她说在□□镇,遇到了一台会说话的纺车;在鱼头人污染区,她和哥哥一起把呆笨的鱼头人异形耍的团团转;后来认识了小荆棘,也和他一起清理过很多个污染区……
碑下,满满地摆着各种各样的污染核,像散落了一地的小饰品挂件:毒苹果的,八条裤子的,章鱼触须的,黑色小礼帽的,迷你的蜥蜴笼……琳琅满目。
这些污染核本应交到军情处统一销毁,但江邢夜念着大部分是她自己得来的,拥有绝对的处置权,便没强迫她上交,只是再三告诫她要及时销毁。
江稚羽当然会销毁这些东西,她攒了这么多污染核,原本就打算带到父母跟前,当着他们的面一颗一颗地敲碎。
你们的女儿从来不是娇生惯养、一事无成的柔弱富家女,而是一名有理想、有志气的向导。
你们的女儿可从来没给江家丢脸,这些都是我凭本事清理的污染区,你们要是知道我一个人也能清理这么多个污染区,一定会为我骄傲的。
一只蝴蝶扇着翅膀,翩翩然从枝叶里飞来,停在江稚羽的发丝上。阳光穿过彩翼,斑斓的光影照着她的乌发。
蝴蝶又翩翩然地飞走,优雅地落在石碑上,翅膀翕动,静静地伏在那儿,似乎也在远远注视着她。

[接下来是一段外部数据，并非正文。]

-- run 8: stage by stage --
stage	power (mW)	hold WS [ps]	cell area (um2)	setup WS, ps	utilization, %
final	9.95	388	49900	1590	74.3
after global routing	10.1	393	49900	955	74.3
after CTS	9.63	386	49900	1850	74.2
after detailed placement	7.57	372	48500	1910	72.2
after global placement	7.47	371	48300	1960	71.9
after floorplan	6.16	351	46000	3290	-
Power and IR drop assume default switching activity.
==> flow/design.v (excerpt) <==
    module chip8_cpu (
        input wire clk,
        input wire reset,
        input wire [7:0] mem_data_in,
        input wire [15:0] key_pressed,
        output reg mem_read,
        output reg [11:0] mem_addr_out,
        output reg [7:0] mem_data_out,
        output reg mem_write
    );
export LEC_CHECK = 0
export ABC_AREA = 1
export CAP_MARGIN = 20
export CELL_PAD_IN_SITES_DETAIL_PLACEMENT = 0
export CORE_ASPECT_RATIO = 0.62
export CORE_MARGIN = 2
export CORE_UTILIZATION = 72
export GPL_ROUTABILITY_DRIVEN = 1
export GPL_TIMING_DRIVEN = 1
export MAX_ROUTING_LAYER = met4
export MIN_ROUTING_LAYER = met2
export PLACE_DENSITY = 0.78
export SETUP_SLACK_MARGIN = -0.14
export SLEW_MARGIN = 20
export TNS_END_PERCENT = 65
create_clock -name core_clock -period 4.7 [get_ports {clk}]
run.sh (not shown) runs the stock make flow with config.mk's settings and CLKGATE_MAP_FILE=.
The starting point stopped in global routing on GRT-0116.
Change:
- ABC_AREA: 1 -> not set
- CELL_PAD_IN_SITES_DETAIL_PLACEMENT: 0 -> not set
- CORE_ASPECT_RATIO: 0.62 -> not set
- CORE_UTILIZATION: 72 -> 15
- GPL_ROUTABILITY_DRIVEN: 1 -> not set
- GPL_TIMING_DRIVEN: 1 -> not set
- MAX_ROUTING_LAYER: met4 -> not set
- MIN_ROUTING_LAYER: met2 -> not set
- PLACE_DENSITY: 0.78 -> not set
- SETUP_SLACK_MARGIN: -0.14 -> not set
- TNS_END_PERCENT: 65 -> not set
- clock period: 4.7 -> 11.7 ns (I/O delays scaled with it)
Outcome: The changed run produced a clean layout. Die area goes up to 4.8 times its value. Synthesized area goes up by 2.8%. Synthesized cell count goes down by 13%.


The RTL this note starts from:
==> flow/design.v <==
    `timescale 1ns / 1ps
    module chip8_cpu (
        input wire clk,
        input wire reset,
        input wire [7:0] mem_data_in,
        input wire [15:0] key_pressed,
        output reg mem_read,
        output reg [11:0] mem_addr_out,
        output reg [7:0] mem_data_out,
        output reg mem_write
    );
        reg [11:0]    pc;
        reg [11:0]    I;
        reg [7:0]     V[0:15];
        reg [15:0]    opcode;
        reg [3:0]     state;
        reg [3:0]     pc_data;
        reg [11:0]    stack[0:15];
        reg [7:0]     opcode_fh;
        reg [7:0]     opcode_sh;
        reg [7:0]     delay_timer,sound_timer; 
        reg [20:0]    one_hz;
        reg [3:0]     i;
        reg [15:0]    lfsr;       
        reg [1:0]     bcd_step;   
        wire [7:0]    vx = V[opcode[11:8]];
        wire [7:0]    vy = V[opcode[7:4]];
        wire [8:0]    add_xy = {1'b0, vx} + {1'b0, vy};
        wire [7:0]    bcd_h = vx / 8'd100;
        wire [7:0]    bcd_t = (vx / 8'd10) % 8'd10;
        wire [7:0]    bcd_o = vx % 8'd10;
        reg  [3:0]    key_idx;
        integer       k;
        always @(*) begin
            key_idx = 4'd0;
            for (k = 15; k >= 0; k = k - 1)
                if (key_pressed[k]) key_idx = k[3:0];
        end
        localparam FETCH1 = 0;
        localparam FETCH1_WAIT = 1;
        localparam FETCH2 = 2;
        localparam FETCH2_WAIT = 3;
        localparam LASTFETCH = 4;
        localparam EXECUTE = 5;
        localparam LASTFETCH_WAIT = 6;
        localparam STORE = 7;
        localparam RETRIEVE = 8;
        localparam RETRIEVE_WAIT = 9;
        localparam RETRIEVE_WAIT2 = 10;
        localparam BCD = 11;
        localparam KEYWAIT = 12;
        always @(posedge clk or posedge reset) begin
            if(reset) begin
                pc <= 12'h200;
                state <= FETCH1;
                opcode <= 0;
                I <= 12'd0;
                opcode_fh <= 0;
                opcode_sh <= 0;
                mem_read <= 0;
                mem_write <= 0;
                delay_timer <= 0;
                pc_data <= 0;
                one_hz <= 0;
                sound_timer <= 0;
                lfsr <= 16'hACE1;
                bcd_step <= 0;
            end else begin
                if (one_hz == 833333) begin  
                    one_hz <= 0;
                    if (delay_timer > 0)
                        delay_timer <= delay_timer - 1;
                    if (sound_timer > 0)
                        sound_timer <= sound_timer - 1;
                end else begin
                    one_hz <= one_hz + 1;
                end
                mem_read <= 0;
                mem_write <= 0;
            case(state)
                FETCH1: begin
                    mem_addr_out <= pc;
                    mem_read <= 1;
                    state <= FETCH1_WAIT;
                end
                FETCH1_WAIT: begin
                    state <= FETCH2;
                end
                FETCH2: begin
                    opcode_fh <= mem_data_in;
                    mem_addr_out <= pc + 1;
                    mem_read <= 1;
                    state <= FETCH2_WAIT;
                end
                FETCH2_WAIT: begin
                    state <= LASTFETCH;
                end
                LASTFETCH: begin
                    opcode_sh <= mem_data_in;
                    state <= LASTFETCH_WAIT;
                end 
                LASTFETCH_WAIT: begin
                    opcode <= {opcode_fh, opcode_sh};
                    state <= EXECUTE;
                end
                EXECUTE: begin
                    pc <= pc + 2;
                    state <= FETCH1;
                    case(opcode[15:12])                     
                        4'h6: begin
                            V[opcode[11:8]] <= opcode[7:0];
                        end
                        4'h7: begin
                            V[opcode[11:8]] <= V[opcode[11:8]] + opcode[7:0];
                        end
                        4'h1: begin
                            pc <= opcode[11:0];
                        end 
                        4'h2: begin
                            stack[pc_data] <= pc + 2;
                            pc <= opcode[11:0];
                            pc_data <= pc_data + 1;
                        end
                        4'h9: begin
                            if (vx != vy)
                                pc <= pc + 4;
                        end
                        4'h5: begin
                            if (vx == vy)
                                pc <= pc + 4;
                        end
                        4'h3: begin
                            if (vx == opcode[7:0])
                                pc <= pc + 4;
                        end
                        4'h4: begin
                            if (vx != opcode[7:0])
                                pc <= pc + 4;
                        end
                        4'h8: begin
                            case(opcode[3:0])
                                4'h0: V[opcode[11:8]] <= vy;
                                4'h1: V[opcode[11:8]] <= vx | vy;
                                4'h2: V[opcode[11:8]] <= vx & vy;
                                4'h3: V[opcode[11:8]] <= vx ^ vy;
                                4'h4: begin
                                    V[opcode[11:8]] <= add_xy[7:0];
                                    V[15] <= {7'd0, add_xy[8]};
                                end
                                4'h5: begin
                                    V[opcode[11:8]] <= vx - vy;
                                    V[15] <= {7'd0, vx >= vy};
                                end
                                4'h6: begin
                                    V[opcode[11:8]] <= vx >> 1;
                                    V[15] <= {7'd0, vx[0]};
                                end 
                                4'h7: begin
                                    V[opcode[11:8]] <= vy - vx;
                                    V[15] <= {7'd0, vy >= vx};
                                end
                                4'hE: begin
                                    V[opcode[11:8]] <= vx << 1;
                                    V[15] <= {7'd0, vx[7]};
                                end
                                default: ;
                            endcase
                        end
                        4'hA: begin 
                            I <= opcode[11:0];
                        end
                        4'hB: begin
                            pc <= opcode[11:0] + {4'd0, V[0]};
                        end
                        4'hC: begin
                            V[opcode[11:8]] <= opcode[7:0] & lfsr[7:0];
                            lfsr <= {lfsr[14:0], lfsr[15] ^ lfsr[13] ^ lfsr[12] ^ lfsr[10]};
                        end
                        4'hE: begin
                            case(opcode[7:0])
                                8'h9E: begin
                                    if (key_pressed[vx[3:0]])
                                        pc <= pc + 4;
                                end
                                8'hA1: begin
                                    if (key_pressed[vx[3:0]] != 1)
                                        pc <= pc + 4;
                                end
                                default: ;
                            endcase        
                        end    
                        4'hF: begin
                            case(opcode[7:0])
                                8'h07: begin
                                    V[opcode[11:8]] <= delay_timer;
                                end
                                8'h0A: begin
                                    pc <= pc;
                                    state <= KEYWAIT;
                                end
                                8'h15: begin
                                    delay_timer <= V[opcode[11:8]];
                                end
                                8'h18: begin
                                    sound_timer <= V[opcode[11:8]];
                                end
                                8'h1E: begin
                                    I <= I + V[opcode[11:8]];
                                end
                                8'h29: begin
                                    I <= {8'd0, vx[3:0]} * 12'd5;
                                end
                                8'h33: begin
                                    pc <= pc;
                                    bcd_step <= 0;
                                    state <= BCD;
                                end
                                8'h55: begin
                                    pc <= pc;
                                    i <= 0;
                                    state <= STORE;
                                end
                                8'h65: begin
                                    pc <= pc;
                                    i <= 0;
                                    state <= RETRIEVE;
                                end 
                                default: ;
                            endcase
                        end
                        4'hD: begin    
                        end
                        4'h0: begin
                            if (opcode[11:0] == 12'h0EE) begin
                                pc <= stack[pc_data - 1];
                                pc_data <= pc_data - 1;
                            end
                        end
                        default: ;
                    endcase 
                end
                STORE: begin 
                    mem_addr_out <= I + i;
                    mem_data_out <= V[i];
                    mem_write <= 1;
                    if (i == opcode[11:8]) begin
                        pc <= pc + 2;
                        state <= FETCH1;
                    end else begin
                        i <= i+1;
                        state <= STORE;
                    end
                end
                RETRIEVE: begin
                    mem_addr_out <= I + i;
                    mem_read <= 1;
                    state <= RETRIEVE_WAIT;
                end
                RETRIEVE_WAIT: begin
                    state <= RETRIEVE_WAIT2;
                end
                RETRIEVE_WAIT2: begin
                  V[i] <= mem_data_in;
                  if (i == opcode[11:8]) begin
                      pc <= pc + 2;
                      state <= FETCH1;
                  end else begin
                      i <= i + 1;
                      state <= RETRIEVE;
                  end
                end
                BCD: begin
                    mem_addr_out <= I + bcd_step;
                    mem_data_out <= (bcd_step == 0) ? bcd_h : (bcd_step == 1) ? bcd_t : bcd_o;
                    mem_write <= 1;
                    if (bcd_step == 2) begin
                        pc <= pc + 2;
                        state <= FETCH1;
                    end else begin
                        bcd_step <= bcd_step + 1;
                    end
                end
                KEYWAIT: begin
                    if (key_pressed != 16'd0) begin
                        V[opcode[11:8]] <= {4'd0, key_idx};
                        pc <= pc + 2;
                        state <= FETCH1;
                    end
                end
                default: state <= FETCH1;
            endcase
          end
        end
    endmodule
Settings: LEC_CHECK=0, CAP_MARGIN=20, CORE_MARGIN=2, CORE_UTILIZATION=65, SLEW_MARGIN=20; clock period 6.49 ns.
The starting point finished with setup timing left.
==> flow/design.v <==
module JAM (
input CLK,
input RST,
output reg [2:0] W,
output reg [2:0] J,
input [6:0] Cost,
output reg [3:0] MatchCount,
output reg [9:0] MinCost,
output reg Valid );
reg [5:0]state;
reg [2:0]num[0:7];
reg [4:0]ix;
reg [9:0]tempCost;
reg [4:0]changePoint;
reg [4:0]n;
reg [4:0]max_min_pos;
reg [4:0]max_min_value;
always @(posedge CLK or posedge RST) 
begin
    if(RST)
    begin
		  W <= 0;
		  J <= 0;
		  Valid <= 0;
		  num[0] <= 0;
		  num[1] <= 1;
		  num[2] <= 2;
		  num[3] <= 3;
		  num[4] <= 4;
		  num[5] <= 5;
		  num[6] <= 6;
		  num[7] <= 7;
		  state <= 0;
		  ix <= 1;
		  tempCost <= 0;
		  MatchCount <= 0;
		  MinCost <= 1023;
		  changePoint <= 0;
		  n <= 10;
		  max_min_pos <= 0;
		  max_min_value <= 10;
    end
    else 
    begin
		case(state)
			5'd0:
			begin
				if(ix > 8)
				begin
					if(tempCost < MinCost)
					begin
						MatchCount <= 1;
						MinCost <= tempCost;
					end
					else if(tempCost == MinCost)
					begin
						MatchCount <= MatchCount + 1;
					end
					ix <= 1;
					tempCost <= 0;
					state <= 1;
				end
				else if(ix == 8)
				begin
					tempCost <= tempCost + Cost;
					ix <= ix + 1;
				end
				else
				begin
					tempCost <= tempCost + Cost;
					W <= ix;
					J <= num[ix];
					ix <= ix + 1;
				end
			end
			5'd1:
			begin
				if(num[7] > num[6])
				begin
					num[6] <= num[7];
					num[7] <= num[6];
					state <= 0;
					W <= 0;
					J <= num[0];
				end
				else if(num[6] > num[5])
				begin
					 if(num[7] > num[5] && num[7] < num[6])
					 begin
						num[7] <= num[6];
						num[5] <= num[7];
						num[6] <= num[5];
						state <= 0;
						W <= 0;
						J <= num[0];
					 end
					 else
					 begin
						num[5] <= num[6];
						num[6] <= num[7];
						num[7] <= num[5];
						state <= 0;
						W <= 0;
						J <= num[0];
					 end
				end
				else if(num[5] > num[4])
				begin
						if(num[6] < num[4] && ((num[7] < num[4]) || num[5] < num[7]) )
						begin
							num[4] <= num[5];
							num[5] <= num[7];
							num[7] <= num[4];
						end
						else if(num[6] > num[4] && num[5] > num[6] && num[7] < num[4])
						begin
							num[4] <= num[6];
							num[5] <= num[7];
							num[6] <= num[4];
							num[7] <= num[5];
						end
						else if(num[7] > num[4] && num[7] < num[6] && num[7] < num[5])
						begin
							num[4] <= num[7];
							num[5] <= num[4];
							num[7] <= num[5];
						end
						state <= 0;
						W <= 0;
						J <= num[0];
				end
				else if(num[4] > num[3])
				begin
					changePoint <= 3;
					state <= 2;
					n <= 4;
				end
				else if(num[3] > num[2])
				begin
					changePoint <= 2;
					state <= 2;
					n <= 3;
				end
				else if(num[2] > num[1])
				begin
					changePoint <= 1;
					state <= 2;
					n <= 2;
				end
				else if(num[1] > num[0])
				begin
					changePoint <= 0;
					state <= 2;
					n <= 1;
				end
				else
					state <= 4;
			end
			5'd2:
			begin
				if(n >= 8)
				begin
					num[changePoint] <= num[max_min_pos];
					num[max_min_pos] <= num[changePoint];
					state <= 3;
					max_min_value <= 10;
				end
				else
				begin
					if(num[n] > num[changePoint] && num[n] < max_min_value)
					begin
						max_min_pos <= n;
						max_min_value <= num[n];
					end
					n <= n + 1;
				end
			end
			5'd3:
			begin
				if(changePoint == 4)
				begin
					num[5] <= num[7];
					num[7] <= num[5];
				end
				else if(changePoint == 3)
				begin
					num[4] <= num[7];
					num[5] <= num[6];
					num[6] <= num[5];
					num[7] <= num[4];
				end
				else if(changePoint == 2)
				begin
					num[3] <= num[7];
					num[4] <= num[6];
					num[6] <= num[4];
					num[7] <= num[3];
				end
				else if(changePoint == 1)
				begin
					num[2] <= num[7];
					num[3] <= num[6];
					num[4] <= num[5];
					num[5] <= num[4];
					num[6] <= num[3];
					num[7] <= num[2];
				end
				else if(changePoint == 0)
				begin
					num[1] <= num[7];
					num[2] <= num[6];
					num[3] <= num[5];
					num[5] <= num[3];
					num[6] <= num[2];
					num[7] <= num[1];
				end
					state <= 0;
					W <= 0;
					J <= num[0];
			end
			5'd4:
			begin
				Valid <= 1;
			end
		endcase
    end
end
endmodule
==> quartz: inputs <==
==> flow/design.v <==
module reg_mux(in,out,clk,ce,rst);
parameter WIDTH=18;
parameter PIPELINE=0; 
parameter RESET_TYPE="SYNC";  
input[WIDTH-1:0] in;
input clk,ce,rst;
output reg[WIDTH-1:0] out;
generate
	if(PIPELINE && RESET_TYPE=="SYNC") begin
		always @(posedge clk) begin
			if(rst) begin
				out<=0;
			end
			else if(ce) begin
				out<=in;
			end
		end
	end
endgenerate
generate
	if(PIPELINE && RESET_TYPE=="ASYNC") begin
		always @(posedge clk or posedge rst) begin
			if (rst) begin
				out<=0;
			end
			else if (ce) begin
				out<=in;
			end
		end
	end
endgenerate
generate
	if(PIPELINE==0) begin
		always @(*) begin
			out=in;
		end
	end
endgenerate
endmodule
module DSP(A,B,C,D,CARRYIN,M,P,CARRYOUT,CARRYOUTF,CLK,OPMODE,
CEA,CEB,CEC,CED,CECARRYIN,CEM,CEP,CEOPMODE,
RSTA,RSTB,RSTC,RSTD,RSTCARRYIN,RSTM,RSTP,RSTOPMODE,
BCOUT,PCIN,PCOUT);
input[17:0] A, B, D;
input[47:0] C,PCIN;
input[7:0] OPMODE;
input CARRYIN,CLK,CEA,CEB,CEC,CECARRYIN,CED,CEM,CEP,CEOPMODE;
input RSTA,RSTB,RSTC,RSTD,RSTCARRYIN,RSTM,RSTP,RSTOPMODE;
output wire[35:0] M;
output wire[47:0] P,PCOUT;
output wire[17:0] BCOUT;
output CARRYOUT,CARRYOUTF;
parameter A0REG=0;	 
parameter A1REG=1; 
parameter B0REG=0;
parameter B1REG=1;
parameter CREG=1;
parameter DREG=1;
parameter MREG=1;
parameter PREG=1;
parameter CARRYINREG=1;
parameter CARRYOUTREG=1;
parameter OPMODEREG=1;
parameter CARRYINSEL="OPMODE5";  
parameter B_INPUT="DIRECT";  
parameter RSTTYPE="SYNC";   
wire[7:0] OPMODE_REG;
wire[17:0] D_REG;
reg[17:0] B0_IN;
wire[17:0] B0_REG;
reg[17:0] PRE_RESULT;
wire[17:0] B1_IN;
wire[17:0] B1_REG;
wire[17:0] A0_REG;
wire[17:0] A1_REG;
wire[35:0] Product_Result;
wire[35:0] M_REG;
reg[47:0] X_OUT;
reg[47:0] Z_OUT;
wire[48:0] Post_Result;
wire[47:0] C_REG;
reg Carry_IN;  
wire CIN; 
wire Carry_Out_In;
reg_mux #(.WIDTH(18), .PIPELINE(DREG), .RESET_TYPE(RSTTYPE)) DREG_INST(.in(D), .out(D_REG), .clk(CLK), .ce(CED), .rst(RSTD));
reg_mux #(.WIDTH(18), .PIPELINE(B0REG), .RESET_TYPE(RSTTYPE)) B0REG_INST(.in(B0_IN), .out(B0_REG), .clk(CLK), .ce(CEB), .rst(RSTB));
reg_mux #(.WIDTH(18), .PIPELINE(B1REG), .RESET_TYPE(RSTTYPE)) B1REG_INST(.in(B1_IN), .out(B1_REG), .clk(CLK), .ce(CEB), .rst(RSTB));
reg_mux #(.WIDTH(18), .PIPELINE(A0REG), .RESET_TYPE(RSTTYPE)) A0REG_INST(.in(A), .out(A0_REG), .clk(CLK), .ce(CEA), .rst(RSTA));
reg_mux #(.WIDTH(18), .PIPELINE(A1REG), .RESET_TYPE(RSTTYPE)) A1REG_INST(.in(A0_REG), .out(A1_REG), .clk(CLK), .ce(CEA), .rst(RSTA));
reg_mux #(.WIDTH(48), .PIPELINE(CREG), .RESET_TYPE(RSTTYPE)) CREG_INST(.in(C), .out(C_REG), .clk(CLK), .ce(CEC), .rst(RSTC));
reg_mux #(.WIDTH(36), .PIPELINE(MREG), .RESET_TYPE(RSTTYPE)) MREG_INST(.in(Product_Result), .out(M_REG), .clk(CLK), .ce(CEM), .rst(RSTM));
reg_mux #(.WIDTH(1), .PIPELINE(CARRYINREG), .RESET_TYPE(RSTTYPE)) CYIREG_INST(.in(Carry_IN), .out(CIN), .clk(CLK), .ce(CECARRYIN), .rst(RSTCARRYIN));
reg_mux #(.WIDTH(8), .PIPELINE(OPMODEREG), .RESET_TYPE(RSTTYPE)) OPMODEREG_INST(.in(OPMODE), .out(OPMODE_REG), .clk(CLK), .ce(CEOPMODE), .rst(RSTOPMODE));
reg_mux #(.WIDTH(1), .PIPELINE(CARRYOUTREG), .RESET_TYPE(RSTTYPE)) CYOREG_INST(.in(Carry_Out_In), .out(CARRYOUT), .clk(CLK), .ce(CECARRYIN), .rst(RSTCARRYIN));
reg_mux #(.WIDTH(48), .PIPELINE(PREG), .RESET_TYPE(RSTTYPE)) PREG_INST(.in(Post_Result), .out(P), .clk(CLK), .ce(CEP), .rst(RSTP));
always @(*) begin
	case(B_INPUT)
		"DIRECT": B0_IN=B;
		"CASCADE": B0_IN=BCOUT;
		default: B0_IN=0;
	endcase
end
always @(*) begin
	if(OPMODE_REG[6])
		PRE_RESULT= D_REG - B0_REG;	
	else
		PRE_RESULT= D_REG + B0_REG;
end
assign B1_IN=(OPMODE_REG[4])? PRE_RESULT: B0_REG;
assign Product_Result=B1_REG * A1_REG;
assign M=M_REG;
always @(*) begin
	case(CARRYINSEL)
		"CARRYIN": Carry_IN=CARRYIN;
		"OPMODE5": Carry_IN=OPMODE_REG[5];
		default: Carry_IN=0;
	endcase
end
always @(*) begin
	case({ OPMODE_REG[3], OPMODE_REG[2]})
		0: Z_OUT=0;
		1: Z_OUT=PCIN;
		2: Z_OUT=P;
		3: Z_OUT=C_REG;
	endcase
end
always @(*) begin
	case( {OPMODE_REG[1], OPMODE_REG[0]})
		0: X_OUT=0;
		1: X_OUT={ {13{M_REG[35]}} , M_REG[34:0] };  
 		2: X_OUT=P;
		3: X_OUT={D_REG[11:0], A1_REG, B1_REG};    
	endcase
end
assign Post_Result= ( OPMODE_REG[7] )? (Z_OUT-(X_OUT+CIN)) : (Z_OUT+X_OUT+CIN) ;
assign Carry_Out_In=Post_Result[48];
assign BCOUT= B1_REG;
assign CARRYOUTF= CARRYOUT;
assign PCOUT=P;
endmodule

她手里的锤子起起落落,污染核一颗颗四分五裂,又被砸成粉末。最后把这些碎裂的污染核装回袋子里。
与两座墓碑倾诉完最后的心里话,她才恋恋不舍离开墓区,返程回家。
回程路上,陆祈镜顺手接过了她手里的物品,问道:“这些污染核,是你在污染区拿回来的那些么?”
江稚羽侧头望着他手里的袋子,点头:“是呀,怎么了?”
陆祈镜停下脚步,拿起一颗碎得没那么严重的污染核碎片,仔细观察,眉头皱起,又换了另一块,捻在指尖看了又看。
“有什么不对吗?”江稚羽见他表情凝重,好奇地凑过来。
“好像不太对。”陆祈镜又捏起一块碎片,在指腹间捻碎,反复验证自己的猜测。
“哪里不太对?”
“这些污染核是假的。”
江稚羽满眼都是惊讶:“假的?”
陆祈镜把刚捏碎的污染核展示给她看,在一模一样的颜色掩盖下,内部却是统一的白灰状质地。